It is easily seen that any two consecutive entries in the tower of fields given below are not elementarily equivalent in the language of rings: $$\mathbb{Q} \subseteq \mathbb{Q}(\sqrt{2}) \subseteq \mathbb{R} \subseteq \mathbb{C} \subseteq \mathbb{C}(t).$$ For example, $\mathbb{C} \not\equiv \mathbb{C}(t)$ since (for example) the sentence $$\forall x \ \exists y \ x = y^2$$ holds in $\mathbb{C}$ but not in $\mathbb{C}(t)$. So it seems natural to ask: are $\mathbb{C}(t)$ and $\mathbb{C}(t_1,t_2)$ elementarily equivalent? More generally, for what fields $\mathbb{F}$ is it true that $\mathbb{F}(t) \equiv \mathbb{F}(t_1,t_2)$?

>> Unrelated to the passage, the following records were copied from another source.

This is an optimization exercise on Yosys and OpenROAD, whose aim is small area and a short achievable clock period, not a production implementation. In this exercise RTL edits were held to simulation tests only and were not proved equivalent to the original.

==> design.v <==
module muitiplier(
    input clk,rstn,
    input pipeline_muitiplier_flush,
    input pipeline_muitiplier_stall,
    input [4:0] pipeline_muitiplier_subtype,
    input [31:0] pipeline_muitiplier_din1,
    input [31:0] pipeline_muitiplier_din2,
    output [31:0] muitiplier_pipeline_dout
);
    localparam MULW=0,MULHW=1,MULHWU=2;
    wire stall,flush;wire [4:0] mode;reg [4:0] mode_reg;wire [31:0] din1,din2;reg [31:0] dout;
    reg [63:0]result;reg [31:0] ac,ad,bc,bd,a_b,c_d,abs,cds;
    assign stall=pipeline_muitiplier_stall,flush=pipeline_muitiplier_flush;
    assign mode=pipeline_muitiplier_subtype,din1=pipeline_muitiplier_din1;
    assign din2=pipeline_muitiplier_din2,muitiplier_pipeline_dout=dout;
    always@(posedge(clk))
    begin
    if(!rstn || (flush&&!stall))
        begin
        ac<=0;ad<=0;bc<=0;bd<=0;a_b<=0;c_d<=0;mode_reg<=0;
        end
    else if(!stall)
        begin
        ac<=din1[31:16]*din2[31:16];
        bd<=din1[15:0]*din2[15:0];
        ad<=din1[31:16]*din2[15:0];
        bc<=din1[15:0]*din2[31:16];
        a_b<=din1;
        c_d<=din2;
        mode_reg<=mode;
        end
    end
    always@(*)
    begin
    dout=0;
    result={ac,bd}+{15'b0,{1'b0,ad}+{1'b0,bc},16'b0};
    if(c_d[31]&&mode_reg==MULHW)
        abs=a_b;
    else
        abs=0;
    if(a_b[31]&&mode_reg==MULHW)
        cds=c_d;
    else
        cds=0;
    if(mode_reg==MULW)
        dout=result[31:0];
    else
        dout=result[63:32]-abs-cds;
    end
endmodule
==> run.sh <==
#!/bin/bash
# synth_recipe.tcl (not shown) runs the flow's synth.tcl, then flattens the netlist and writes it again
# the make line also repeats each setting of config.mk as NAME=value (left out here)
make -C /OpenROAD-flow-scripts/flow DESIGN_CONFIG=/design/flow/config.mk WORK_HOME=/design/flow/orfs CLKGATE_MAP_FILE= SYNTH_SCRIPT=/design/flow/synth_recipe.tcl finish
==> config.mk <==
export PLATFORM = sky130hd
export DESIGN_NAME = muitiplier
export DESIGN_NICKNAME = muitiplier
export VERILOG_FILES = /design/flow/design.v
export SDC_FILE = /design/flow/constraint.sdc
export NUM_CORES = 4
export LEC_CHECK = 0
export CAP_MARGIN = 20
export CORE_MARGIN = 2
export CORE_UTILIZATION = 40
export SLEW_MARGIN = 20
==> constraint.sdc <==
create_clock -name core_clock -period 12.0 [get_ports {clk}]
set_input_delay 2.4000 -clock core_clock [delete_from_list [all_inputs] [get_ports {clk}]]
set_output_delay 2.4000 -clock core_clock [all_outputs]
set_load 0.01 [all_outputs]
Context: an optimization exercise on an open-source flow, tuned for small area and a short achievable clock period. The choices shown serve that exercise and are no tape-out recipe. RTL that was checked went through simulation tests only; none was proved equivalent to the original. No activity file was given, so power comes from the tool's default toggle rates.

## mod3_1
module mod3_1(
  input clk,
  input reset_n,
  input signed [22:0] a,
  input signed [22:0] b,
  input signed [16:0] c,
  output signed [39:0] y
);
Size in the first run: about 1,600 cells after synthesis, about 150 flip-flops, roughly 110 I/O pins, roughly 14,000 um2 of cells after synthesis.
clock: 7.0 ns
lec_check: 0
abc_area: 1
cap_margin: 20
core_margin: 2
core_utilization: 65
cts_buf_list: sky130_fd_sc_hd__clkbuf_8
setup_slack_margin: 3.4
slew_margin: 20
standard.sh (not shown) runs the stock make flow with config.mk's settings and CLKGATE_MAP_FILE= SYNTH_SCRIPT=/design/flow/synth_recipe.tcl, a recipe that flattens the netlist after the stock synthesis.
==> flow/flow/run.sh <==
#!/bin/bash
# Layout flow: the standard layout (standard.sh) with two changes:
#  1. synthesis runs Yosys's synth with -noabc, so the generic "abc -fast" pass does not
#     restructure the design's adder cells before extract_fa; everything else in the
#     synthesis script (synth_recipe.tcl and ORFS synth.tcl) is unchanged.
#  2. the port buffers that place inserts are sky130_fd_sc_hd__buf_1 (buffer_ports
#     -buffer_cell) instead of the cell buffer_ports picks by default.
set -euo pipefail
work=$PWD
sed 's/synth -nofsm -noshare {\*}\$args/synth -nofsm -noshare -noabc {*}$args/' \
  synth_recipe.tcl > flow_synth.tcl
grep -q -- '-noabc' flow_synth.tcl
bash standard.sh "SYNTH_SCRIPT=$work/flow_synth.tcl" \
  "BUFFER_PORTS_ARGS=-buffer_cell ${PORT_BUF:-sky130_fd_sc_hd__buf_1}" finish \
  > flow_make.log 2>&1
Rerun with:
Settings changed: SETUP_SLACK_MARGIN 3.4 to 3.6, SLEW_MARGIN 20 to 70.
Register-to-register slack is better by 130 ps.
Count of clock-buffer cells in the layout does not change.
Power increases by 4.9%.
Maximum frequency increases by 3.8%.
Worst setup slack is better by 130 ps.
Die area does not change.
Wire length increases by 7.4%.
Design area increases by about 6.6%.
Rerun with:
Settings changed: SETUP_SLACK_MARGIN 3.6 to 3.4, SLEW_MARGIN 70 to 40.
=> The changed run finished clean. Final area goes down by 6.1%. Cell count goes down by 2.7%. Worst setup slack gets worse by 120 ps. Combinational power goes down by 5.7%. Sequential cell count is unchanged.
Rerun with:
Settings changed: SETUP_SLACK_MARGIN 3.4 to unset, SLEW_MARGIN 40 to 70.
Result: Clock-buffer cell count does not change; die area is unchanged; maximum frequency is lower by 3.9%; final cell count is unchanged; via count is lower by about 0.5%; setup slack degrades by 140 ps; power drops by about 1.4%; clock skew barely changes.

---

## rev 12
mod3_1, a different RTL version from the one above (not shown whole).
Size: ~150 flip-flops, roughly 110 I/O pins, about 14000 sq um of cells after synthesis.
Settings: LEC_CHECK=0, ABC_AREA=1, CAP_MARGIN=20, CORE_MARGIN=2, CORE_UTILIZATION=65, CTS_BUF_LIST=sky130_fd_sc_hd__clkbuf_8, PLACE_DENSITY=0.8, SETUP_SLACK_MARGIN=3.4, SLEW_MARGIN=70; clock period 7.0 ns.
Scripts as last shown in full above: flow/flow/run.sh
Rev 12: no failed stages, no open violations at the end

There are many well-known results involving the elementary equivalence of fields of rational functions. For example, it is known that given a field $K$ which admits a unique ordering, $K(x) \equiv \mathbb{Q}(x)$ implies $K \cong \mathbb{Q}$.
I have considered trying to use the Keisler-Shelah isomorphism theorem to prove or disprove that $\mathbb{C}(t) \equiv \mathbb{C}(t_1,t_2)$, but it is not obvious as to whether or not ultrapowers corresponding to $\mathbb{C}(t)$ and $\mathbb{C}(t_1,t_2)$ are isomorphic.